The day after surgery... feeling okay



How I feel after my breast reduction surgery


Well, its been a day since my reduction surgery and I have to say that I'm feeling much better than I expected to. I don't even really need my percocet. Tylenol is working fine -- better actually because the percocet is giving me a headache and making me nauseous. (shrug)



I took off my bandages this morning (well, this afternoon actually) and took a look at my new breasts. I'll be honest. So far, I'm not really a fan.

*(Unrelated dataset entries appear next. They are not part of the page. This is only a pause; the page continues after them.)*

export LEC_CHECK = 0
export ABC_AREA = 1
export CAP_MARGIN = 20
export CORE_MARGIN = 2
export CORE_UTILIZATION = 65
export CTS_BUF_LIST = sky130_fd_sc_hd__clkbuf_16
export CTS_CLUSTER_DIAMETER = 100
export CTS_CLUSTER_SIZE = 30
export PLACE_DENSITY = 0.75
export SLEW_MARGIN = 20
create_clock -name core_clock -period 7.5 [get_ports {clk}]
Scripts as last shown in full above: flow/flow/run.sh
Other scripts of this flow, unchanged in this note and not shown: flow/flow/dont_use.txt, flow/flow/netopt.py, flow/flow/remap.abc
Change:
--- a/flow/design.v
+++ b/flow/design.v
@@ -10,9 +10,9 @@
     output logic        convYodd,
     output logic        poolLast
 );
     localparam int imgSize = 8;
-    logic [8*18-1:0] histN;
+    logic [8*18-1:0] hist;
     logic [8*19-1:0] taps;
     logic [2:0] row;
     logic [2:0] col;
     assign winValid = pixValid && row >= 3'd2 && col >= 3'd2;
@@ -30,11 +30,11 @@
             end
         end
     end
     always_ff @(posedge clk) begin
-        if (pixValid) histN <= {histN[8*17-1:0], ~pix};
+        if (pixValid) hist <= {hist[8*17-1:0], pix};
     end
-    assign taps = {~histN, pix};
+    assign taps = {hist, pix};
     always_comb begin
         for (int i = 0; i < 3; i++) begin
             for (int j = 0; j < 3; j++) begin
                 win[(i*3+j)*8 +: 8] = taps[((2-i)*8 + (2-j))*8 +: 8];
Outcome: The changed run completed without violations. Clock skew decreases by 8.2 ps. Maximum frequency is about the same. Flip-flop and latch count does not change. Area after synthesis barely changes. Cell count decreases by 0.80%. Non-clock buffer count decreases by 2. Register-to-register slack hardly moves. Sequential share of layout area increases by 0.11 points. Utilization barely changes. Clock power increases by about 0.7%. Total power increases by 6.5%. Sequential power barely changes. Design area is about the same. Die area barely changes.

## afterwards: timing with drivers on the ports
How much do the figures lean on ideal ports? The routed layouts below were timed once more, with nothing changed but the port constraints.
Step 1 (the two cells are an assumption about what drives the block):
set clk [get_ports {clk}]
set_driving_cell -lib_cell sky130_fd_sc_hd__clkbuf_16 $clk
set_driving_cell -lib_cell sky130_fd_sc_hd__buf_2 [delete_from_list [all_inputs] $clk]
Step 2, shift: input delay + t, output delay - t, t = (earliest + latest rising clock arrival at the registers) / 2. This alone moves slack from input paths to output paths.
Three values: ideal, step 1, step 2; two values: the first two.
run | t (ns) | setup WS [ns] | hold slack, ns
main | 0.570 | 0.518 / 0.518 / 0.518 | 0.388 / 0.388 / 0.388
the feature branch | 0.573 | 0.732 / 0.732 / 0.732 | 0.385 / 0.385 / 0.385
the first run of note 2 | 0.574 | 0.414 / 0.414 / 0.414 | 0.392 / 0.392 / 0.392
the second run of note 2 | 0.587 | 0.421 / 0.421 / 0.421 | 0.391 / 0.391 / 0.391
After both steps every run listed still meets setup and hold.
This is an optimization exercise on Yosys and OpenROAD, whose aim is small area and a short achievable clock period, not a production implementation. In this exercise RTL edits were held to simulation tests only and were not proved equivalent to the original. Power is estimated from default activity; no workload was simulated.

v55:
## aq_reduce_ctrl
module aq_reduce_ctrl #(
  parameter  int unsigned DRAIN_TO = 64,
  localparam int unsigned GW       = 16,
  localparam int unsigned DW       = 32,
  localparam int unsigned CW       = 32
) (
  input  logic          RST_N,
  input  logic          CLK,
  input  logic [GW-1:0] CFG_ORG_X,
  input  logic [GW-1:0] CFG_ORG_Y,
  input  logic [GW-1:0] CFG_CNV_X,
  input  logic [GW-1:0] CFG_CNV_Y,
  input  logic          START,
  input  logic          ABORT,
  input  logic          S_TVALID,
  input  logic [DW-1:0] S_TDATA,
  output logic          S_TREADY,
  output logic [GW-1:0] ORG_X,
  output logic [GW-1:0] ORG_Y,
  output logic [GW-1:0] CNV_X,
  output logic [GW-1:0] CNV_Y,
  output logic          DIN_WE,
  output logic          DIN_FSYNC,
  output logic [DW-1:0] DIN,
  input  logic          DOUT_OE,
  input  logic          DOUT_LAST,
  output logic          BUSY,
  output logic          DONE,
  output logic          ERR,
  output logic [CW-1:0] OUT_CNT
);
==> flow/config.mk <==
export PLATFORM = sky130hd
export DESIGN_NAME = aq_reduce_ctrl
export DESIGN_NICKNAME = aq_reduce_ctrl
export VERILOG_FILES = /design/flow/design.v
export SDC_FILE = /design/flow/constraint.sdc
export NUM_CORES = 4
export LEC_CHECK = 0
export CAP_MARGIN = 20
export CORE_MARGIN = 2
export CORE_UTILIZATION = 40
export SETUP_SLACK_MARGIN = 5.0
export SLEW_MARGIN = 20
==> flow/constraint.sdc <==
create_clock -name core_clock -period 8.0 [get_ports {CLK}]
set_input_delay 1.6000 -clock core_clock [delete_from_list [all_inputs] [get_ports {CLK}]]
set_output_delay 1.6000 -clock core_clock [all_outputs]
set_load 0.01 [all_outputs]
standard.sh (not shown) runs the stock make flow with config.mk's settings and CLKGATE_MAP_FILE= SYNTH_SCRIPT=/design/flow/synth_recipe.tcl, a recipe that flattens the netlist after the stock synthesis.
==> flow/flow/run.sh <==
#!/bin/bash
# Standard ORFS layout, but the port buffers are buf_1 cells.
set -euo pipefail
export BUFFER_PORTS_ARGS="-buffer_cell sky130_fd_sc_hd__buf_1"
bash standard.sh > standard.log 2>&1
For v46, these inputs were changed with respect to v55:
Settings: CTS_BUF_LIST: unset -> sky130_fd_sc_hd__clkbuf_8; CORE_UTILIZATION: 40 -> 70; CTS_CLUSTER_SIZE: unset -> 8.
-- flow/flow/run.sh --
<<< v55, line 2
# Standard ORFS layout, but the port buffers are buf_1 cells.
>>> v46, line 2
# Standard ORFS layout with two changes: the port buffers are buf_1 cells, and
# synthesis maps the logic with flow/abc_speed.script (a delay-driven ABC map)
# in place of ORFS's own abc_speed.script. Everything else is ORFS's scripts.
<<< v55, line 4
>>> v46, line 6
rm -rf myscripts
cp -r "$FLOW_HOME/scripts" myscripts
cp flow/abc_speed.script myscripts/abc_speed.script
export SCRIPTS_DIR="$PWD/myscripts"
==> flow/flow/abc_speed.script (new file) <==
strash
dch
map -D 1200
topo
stime -c
buffer -c
upsize -c
dnsize -c
--- outcome ---
- The flow did not stop early for v46: all stages ran, and the layout cleared the timing, DRC and antenna checks.
- In the metrics for v55 and v46, the one carrying the higher first-pass GRT wire length is v55.
- In v46, the routed wire length came out 5.8% above the value in v55.
- Taking v55 as the reference point, the power per cell area of v46 rises by about 2.2%.
- Via total after detailed routing delta for v46 relative to v55: 1,546 higher
- In v46, the fmax came out 0.045 GHz above the value in v55.
- The higher clock distribution area overhead in the final layout of v55 and v46 is in v55.
- The complex-gate fraction of the synthesized area in v46 was higher than what v55 gave.
- In the tables for v55 and v46, largest fanout of any net on the critical path reads higher with v55.
- The detailed route wirelength on metal3 reported for v46 is greater than that of v55 by about 140%.
- Diff v55 -> v46 | area of the mapped netlist | increase of 0.34%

I guess they look alright but they look mighty small to me. I think that I may be lucky to have a C/D cup now. That is a drastic difference from the H cup I had before. I wasn't prepared for this at all. So, again, I'm having a paradigm shift about my body. You would think I would be pretty accustomed to this roller coaster ride of change... but I am not.

I have realized something though. Pain is relative. The pain I'm feeling right now is nothing compared to the pain of the mastectomy. And that pain was really nothing compared to the pain of the reconstruction surgery. Its a little more painful that the implant/removal of my mediport. But generally speaking, I'm good. I'll be up and around in no time.

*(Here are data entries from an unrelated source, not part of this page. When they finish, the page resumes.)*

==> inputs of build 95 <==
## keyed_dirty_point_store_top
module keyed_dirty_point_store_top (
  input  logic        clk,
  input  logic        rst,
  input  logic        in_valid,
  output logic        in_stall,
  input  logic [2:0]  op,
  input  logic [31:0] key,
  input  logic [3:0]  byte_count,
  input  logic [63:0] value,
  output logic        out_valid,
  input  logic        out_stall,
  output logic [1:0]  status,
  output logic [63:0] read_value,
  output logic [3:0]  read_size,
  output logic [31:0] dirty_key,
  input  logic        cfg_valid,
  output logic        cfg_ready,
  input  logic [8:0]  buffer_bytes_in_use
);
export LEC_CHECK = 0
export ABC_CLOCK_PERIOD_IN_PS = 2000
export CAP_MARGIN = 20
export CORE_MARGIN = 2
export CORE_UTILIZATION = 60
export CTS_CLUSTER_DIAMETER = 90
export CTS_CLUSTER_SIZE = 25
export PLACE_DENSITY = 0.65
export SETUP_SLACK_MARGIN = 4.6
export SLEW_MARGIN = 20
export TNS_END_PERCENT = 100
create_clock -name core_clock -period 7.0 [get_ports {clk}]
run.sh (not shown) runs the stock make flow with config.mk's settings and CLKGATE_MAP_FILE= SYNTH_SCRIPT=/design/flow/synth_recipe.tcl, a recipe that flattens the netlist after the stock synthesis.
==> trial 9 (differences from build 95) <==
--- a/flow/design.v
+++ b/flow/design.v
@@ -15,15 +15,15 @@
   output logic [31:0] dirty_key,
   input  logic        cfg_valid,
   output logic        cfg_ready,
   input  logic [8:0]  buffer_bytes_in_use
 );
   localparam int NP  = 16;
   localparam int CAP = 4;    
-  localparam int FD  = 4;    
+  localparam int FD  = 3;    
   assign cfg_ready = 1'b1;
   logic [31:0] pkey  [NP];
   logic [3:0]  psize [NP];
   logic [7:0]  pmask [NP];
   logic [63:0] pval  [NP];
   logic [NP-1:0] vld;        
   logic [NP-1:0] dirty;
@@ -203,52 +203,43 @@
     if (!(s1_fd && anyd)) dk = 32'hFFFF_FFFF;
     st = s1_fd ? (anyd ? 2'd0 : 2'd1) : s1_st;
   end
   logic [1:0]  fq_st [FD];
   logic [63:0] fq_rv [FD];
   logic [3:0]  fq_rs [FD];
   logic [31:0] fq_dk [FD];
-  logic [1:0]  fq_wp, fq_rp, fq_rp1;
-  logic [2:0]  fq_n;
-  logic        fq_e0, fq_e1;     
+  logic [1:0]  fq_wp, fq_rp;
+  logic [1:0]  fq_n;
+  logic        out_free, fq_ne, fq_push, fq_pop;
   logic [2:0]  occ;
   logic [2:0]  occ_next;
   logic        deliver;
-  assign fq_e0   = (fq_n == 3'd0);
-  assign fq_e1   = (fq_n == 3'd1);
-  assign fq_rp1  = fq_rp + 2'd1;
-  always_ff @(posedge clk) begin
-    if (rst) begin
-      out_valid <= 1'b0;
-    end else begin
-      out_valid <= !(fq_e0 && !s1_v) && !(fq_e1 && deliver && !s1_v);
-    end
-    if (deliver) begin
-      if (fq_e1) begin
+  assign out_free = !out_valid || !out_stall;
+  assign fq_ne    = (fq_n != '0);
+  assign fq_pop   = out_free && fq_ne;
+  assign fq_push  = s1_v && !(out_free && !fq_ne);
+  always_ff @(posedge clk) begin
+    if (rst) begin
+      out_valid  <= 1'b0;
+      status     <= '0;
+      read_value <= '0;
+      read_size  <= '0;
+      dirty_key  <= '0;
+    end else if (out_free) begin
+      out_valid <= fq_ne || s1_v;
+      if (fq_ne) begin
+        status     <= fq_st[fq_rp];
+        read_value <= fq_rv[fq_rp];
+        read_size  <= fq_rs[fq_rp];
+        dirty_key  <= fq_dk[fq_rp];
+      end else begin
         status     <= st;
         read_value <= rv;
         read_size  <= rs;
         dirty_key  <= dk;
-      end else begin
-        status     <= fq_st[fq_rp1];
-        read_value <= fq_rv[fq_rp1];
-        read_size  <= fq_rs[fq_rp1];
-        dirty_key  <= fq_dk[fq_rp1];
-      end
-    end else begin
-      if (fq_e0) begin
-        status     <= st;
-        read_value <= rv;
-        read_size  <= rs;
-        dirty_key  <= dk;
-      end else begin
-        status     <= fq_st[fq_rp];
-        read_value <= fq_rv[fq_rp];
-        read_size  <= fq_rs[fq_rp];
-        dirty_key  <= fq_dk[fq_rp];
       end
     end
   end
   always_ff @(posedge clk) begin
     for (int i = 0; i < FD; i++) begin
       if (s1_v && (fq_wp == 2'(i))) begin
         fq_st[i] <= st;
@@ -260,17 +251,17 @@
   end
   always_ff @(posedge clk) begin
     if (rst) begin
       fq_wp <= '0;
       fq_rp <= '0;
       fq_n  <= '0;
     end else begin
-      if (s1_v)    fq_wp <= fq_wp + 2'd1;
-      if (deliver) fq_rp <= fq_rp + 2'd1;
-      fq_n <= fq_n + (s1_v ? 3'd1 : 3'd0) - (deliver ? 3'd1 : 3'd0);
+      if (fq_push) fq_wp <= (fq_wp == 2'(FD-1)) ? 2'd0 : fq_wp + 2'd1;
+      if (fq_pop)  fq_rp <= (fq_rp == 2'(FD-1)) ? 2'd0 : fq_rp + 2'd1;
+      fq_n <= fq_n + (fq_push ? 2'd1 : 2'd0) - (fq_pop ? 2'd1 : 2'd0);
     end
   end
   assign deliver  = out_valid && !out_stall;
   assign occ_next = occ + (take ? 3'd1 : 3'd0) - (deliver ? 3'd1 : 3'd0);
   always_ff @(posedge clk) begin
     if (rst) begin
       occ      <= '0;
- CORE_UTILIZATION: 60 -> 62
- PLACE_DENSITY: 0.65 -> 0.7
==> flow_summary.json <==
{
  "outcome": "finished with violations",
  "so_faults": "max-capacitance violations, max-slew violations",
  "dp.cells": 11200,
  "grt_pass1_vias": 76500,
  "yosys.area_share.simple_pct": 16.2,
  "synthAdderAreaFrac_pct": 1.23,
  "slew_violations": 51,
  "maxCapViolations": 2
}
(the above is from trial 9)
Background: an optimization exercise with open tools, aiming at small area. Do not read the settings as production practice. The RTL was checked by simulation tests, not by an equivalence proof against the original design. Power is estimated from default activity; no workload was simulated.

==> yarrow <==
==> flow/design.v <==
`timescale 1ns/1ps
module maxpool2x2_stream #(
  parameter int CH     = 6,
  parameter int DW     = 32,
  parameter int OW     = 8,
  parameter int IMG_W  = 28,
  parameter int IMG_H  = 28,
  parameter int QSHIFT = 8
) (
  input  logic             clk,
  input  logic             rst_n,
  input  logic             clear,
  input  logic             in_valid,
  output logic             in_ready,
  input  logic [CH*DW-1:0] in_data,
  output logic             out_valid,
  input  logic             out_ready,
  output logic [CH*OW-1:0] out_data,
  output logic             out_last
);
  localparam int HW = IMG_W / 2;
  localparam int CW = $clog2(IMG_W);
  localparam int RW = $clog2(IMG_H);
  localparam logic [CW-1:0] COL_LAST = CW'(IMG_W - 1);
  localparam logic [RW-1:0] ROW_LAST = RW'(IMG_H - 1);
  logic [CW-1:0]    col_q;
  logic [RW-1:0]    row_q;
  logic             out_valid_q;
  logic [HW-1:0][CH*OW-1:0] ring;
  logic             accept, odd, fill;
  logic [CH*OW-1:0] q_in, m;
  function automatic logic [OW-1:0] quant(input logic [DW-1:0] x);
    logic [DW-1:0] q;
    q = x >> QSHIFT;
    if (x[DW-1])              quant = '0;
    else if ((q >> OW) != '0) quant = '1;
    else                      quant = q[OW-1:0];
  endfunction
  assign in_ready  = !clear && (!out_valid_q || out_ready);
  assign accept    = in_valid && in_ready;
  assign odd       = col_q[0];
  assign fill      = !row_q[0];
  assign out_valid = out_valid_q;
  assign out_data  = ring[1];
  assign out_last  = (col_q == '0) && (row_q == '0);
  function automatic logic gt_u(input logic [OW-1:0] a, input logic [OW-1:0] b);
    gt_u = 1'b0;
    for (int i = 0; i < OW; i++) gt_u = (a[i] & ~b[i]) | ((a[i] | ~b[i]) & gt_u);
  endfunction
  always_comb begin
    for (int c = 0; c < CH; c++) begin
      q_in[c*OW +: OW] = quant(in_data[c*DW +: DW]);
      m[c*OW +: OW]    = ((fill && !odd) ||
                          (!in_data[c*DW + DW-1] && (((in_data[c*DW +: DW-1] >> (QSHIFT + OW)) != '0) || gt_u(in_data[c*DW+QSHIFT +: OW], ring[0][c*OW +: OW]))))
                         ? q_in[c*OW +: OW] : ring[0][c*OW +: OW];
    end
  end
  always_ff @(posedge clk or negedge rst_n) begin
    if (!rst_n) begin
      col_q       <= '0;
      row_q       <= '0;
      out_valid_q <= 1'b0;
    end else if (clear) begin
      col_q       <= '0;
      row_q       <= '0;
      out_valid_q <= 1'b0;
    end else begin
      if (accept) begin
        if (col_q == COL_LAST) begin
          col_q <= '0;
          row_q <= (row_q == ROW_LAST) ? '0 : row_q + 1'b1;
        end else begin
          col_q <= col_q + 1'b1;
        end
      end
      if (accept && odd && !fill) out_valid_q <= 1'b1;
      else if (out_ready)         out_valid_q <= 1'b0;
    end
  end
  always_ff @(posedge clk) begin
    if (accept) begin
      if (odd) begin
        ring[0] <= ring[HW-1];
        ring[1] <= m;
        for (int i = 2; i < HW; i++) ring[i] <= ring[i-1];
      end else begin
        ring[0] <= m;
      end
    end
  end
endmodule
This design comes from an exercise in tuning for small area, a short achievable clock period and few clock cycles per item on the open sky130 flow, not from production work. Function was checked by simulation only, so behaviour that the tests miss may differ from the original. No activity file was given, so power comes from the tool's default toggle rates.

## run A
==> flow/design.v <==
package otq_pkg;
    localparam int NUM_TIMERS = 16;
    localparam int ID_WIDTH   = 16;
    localparam int DLY_WIDTH  = 16;
    localparam logic [1:0] ACT_ADD    = 2'd0;
    localparam logic [1:0] ACT_CANCEL = 2'd1;
    localparam logic [1:0] ACT_TICK   = 2'd2;
    localparam logic [2:0] KIND_ADDED     = 3'd0;
    localparam logic [2:0] KIND_FULL      = 3'd1;
    localparam logic [2:0] KIND_CANCELLED = 3'd2;
    localparam logic [2:0] KIND_NOTFOUND  = 3'd3;
    localparam logic [2:0] KIND_EXPIRED   = 3'd4;
endpackage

One thing I am struggling with is my mouth and throat. They gave me a breathing tube during surgery and my throat is killing me now. Along with the roof of my mouth. Can't quite understand why but eh... whatever.

All of this is small stuff. In the grand scheme of things. Two years ago, had I not done that self-exam and felt a lump, I would have been on a collision course with an early death. But that one act changed the trajectory of my life and now things are different.

As long as I keep reminding myself of that fact, all the other changes make sense.